◆ Task description: The entries should be given again so that each one matches the original exactly.

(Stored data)

## config.mk

```make
export PLATFORM = sky130hd
export DESIGN_NAME = llc_elastic_pipe_reg
export DESIGN_NICKNAME = d
export VERILOG_FILES = /design/src/rtl/llc_elastic_pipe_reg.sv
export SDC_FILE = /design/constraint.sdc
export NUM_CORES = 1
export LEC_CHECK = 0
export CORE_UTILIZATION = 45
export CTS_BUF_LIST = sky130_fd_sc_hd__clkbuf_8
export DETAILED_ROUTE_END_ITERATION = 8
export PLACE_DENSITY = 0.73
export SLEW_MARGIN = 20
export SYNTH_ARGS = -nofsm -noshare
export SYNTH_HDL_FRONTEND = slang
export SYNTH_SLANG_ARGS = --single-unit
```

## constraint.sdc

```tcl
create_clock -name clk -period 1.5 [get_ports clk]
set_input_delay 0.375 -clock clk [delete_from_list [all_inputs] [get_ports clk]]
set_output_delay 0.375 -clock clk [all_outputs]
set_load 0.03 [all_outputs]
```
===== config.mk =====
export PLATFORM = sky130hd
export DESIGN_NAME = staggered_sub
export DESIGN_NICKNAME = d
export VERILOG_FILES = /design/src/rtl/staggered_pkg.sv /design/src/rtl/staggered_sub_chunk.sv /design/src/rtl/staggered_sub.sv
export SDC_FILE = /design/constraint.sdc
export NUM_CORES = 1
export LEC_CHECK = 0
export BUFFER_PORTS_ARGS = -buffer_cell sky130_fd_sc_hd__buf_2
export CORE_ASPECT_RATIO = 0.6
export CORE_MARGIN = 10
export CORE_UTILIZATION = 35
export DETAILED_ROUTE_END_ITERATION = 6
export MAX_ROUTING_LAYER = met4
export PLACE_DENSITY = 0.51
export SLEW_MARGIN = 20
export SYNTH_ARGS = -nofsm -noshare
export SYNTH_HDL_FRONTEND = slang
export SYNTH_SLANG_ARGS = --single-unit

===== constraint.sdc =====
create_clock -name Clock -period 2.8 [get_ports Clock]
set_clock_uncertainty 0.1 [all_clocks]
set_input_delay 0.28 -clock Clock [delete_from_list [all_inputs] [get_ports Clock]]
set_output_delay 0.28 -clock Clock [all_outputs]
set_load 0.01 [all_outputs]
## config.mk

```make
export PLATFORM = sky130hd
export DESIGN_NAME = icetap_capture_ctrl
export DESIGN_NICKNAME = d
export VERILOG_FILES = /design/src/rtl/icetap_capture_ctrl.sv
export SDC_FILE = /design/constraint.sdc
export NUM_CORES = 1
export LEC_CHECK = 0
export CAP_MARGIN = 5
export CORE_UTILIZATION = 58
export CTS_BUF_LIST = sky130_fd_sc_hd__clkbuf_8
export DETAILED_ROUTE_END_ITERATION = 8
export PLACE_DENSITY_LB_ADDON = 0.05
export SYNTH_ARGS = -nofsm -noshare
export SYNTH_HDL_FRONTEND = slang
export SYNTH_SLANG_ARGS = --single-unit
```

## constraint.sdc

```tcl
create_clock -name src_clk -period 4.6 [get_ports src_clk]
set_clock_uncertainty 0.05 [all_clocks]
set_input_delay 0.69 -clock src_clk [delete_from_list [all_inputs] [get_ports src_clk]]
set_output_delay 0.69 -clock src_clk [all_outputs]
set_load 0.005 [all_outputs]
```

◆ The answer:
## config.mk

```make
export PLATFORM = sky130hd
export DESIGN_NAME = llc_elastic_pipe_reg
export DESIGN_NICKNAME = d
export VERILOG_FILES = /design/src/rtl/llc_elastic_pipe_reg.sv
export SDC_FILE = /design/constraint.sdc
export NUM_CORES = 1
export LEC_CHECK = 0
export CORE_UTILIZATION = 45
export CTS_BUF_LIST = sky130_fd_sc_hd__clkbuf_8
export DETAILED_ROUTE_END_ITERATION = 8
export PLACE_DENSITY = 0.73
export SLEW_MARGIN = 20
export SYNTH_ARGS = -nofsm -noshare
export SYNTH_HDL_FRONTEND = slang
export SYNTH_SLANG_ARGS = --single-unit
```

## constraint.sdc

```tcl
create_clock -name clk -period 1.5 [get_ports clk]
set_input_delay 0.375 -clock clk [delete_from_list [all_inputs] [get_ports clk]]
set_output_delay 0.375 -clock clk [all_outputs]
set_load 0.03 [all_outputs]
```
===== config.mk =====
export PLATFORM = sky130hd
export DESIGN_NAME = staggered_sub
export DESIGN_NICKNAME = d
export VERILOG_FILES = /design/src/rtl/staggered_pkg.sv /design/src/rtl/staggered_sub_chunk.sv /design/src/rtl/staggered_sub.sv
export SDC_FILE = /design/constraint.sdc
export NUM_CORES = 1
export LEC_CHECK = 0
export BUFFER_PORTS_ARGS = -buffer_cell sky130_fd_sc_hd__buf_2
export CORE_ASPECT_RATIO = 0.6
export CORE_MARGIN = 10
export CORE_UTILIZATION = 35
export DETAILED_ROUTE_END_ITERATION = 6
export MAX_ROUTING_LAYER = met4
export PLACE_DENSITY = 0.51
export SLEW_MARGIN = 20
export SYNTH_ARGS = -nofsm -noshare
export SYNTH_HDL_FRONTEND = slang
export SYNTH_SLANG_ARGS = --single-unit

===== constraint.sdc =====
create_clock -name Clock -period 2.8 [get_ports Clock]
set_clock_uncertainty 0.1 [all_clocks]
set_input_delay 0.28 -clock Clock [delete_from_list [all_inputs] [get_ports Clock]]
set_output_delay 0.28 -clock Clock [all_outputs]
set_load 0.01 [all_outputs]
## config.mk

```make
export PLATFORM = sky130hd
export DESIGN_NAME = icetap_capture_ctrl
export DESIGN_NICKNAME = d
export VERILOG_FILES = /design/src/rtl/icetap_capture_ctrl.sv
export SDC_FILE = /design/constraint.sdc
export NUM_CORES = 1
export LEC_CHECK = 0
export CAP_MARGIN = 5
export CORE_UTILIZATION = 58
export CTS_BUF_LIST = sky130_fd_sc_hd__clkbuf_8
export DETAILED_ROUTE_END_ITERATION = 8
export PLACE_DENSITY_LB_ADDON = 0.05
export SYNTH_ARGS = -nofsm -noshare
export SYNTH_HDL_FRONTEND = slang
export SYNTH_SLANG_ARGS = --single-unit
```

## constraint.sdc

```tcl
create_clock -name src_clk -period 4.6 [get_ports src_clk]
set_clock_uncertainty 0.05 [all_clocks]
set_input_delay 0.69 -clock src_clk [delete_from_list [all_inputs] [get_ports src_clk]]
set_output_delay 0.69 -clock src_clk [all_outputs]
set_load 0.005 [all_outputs]
```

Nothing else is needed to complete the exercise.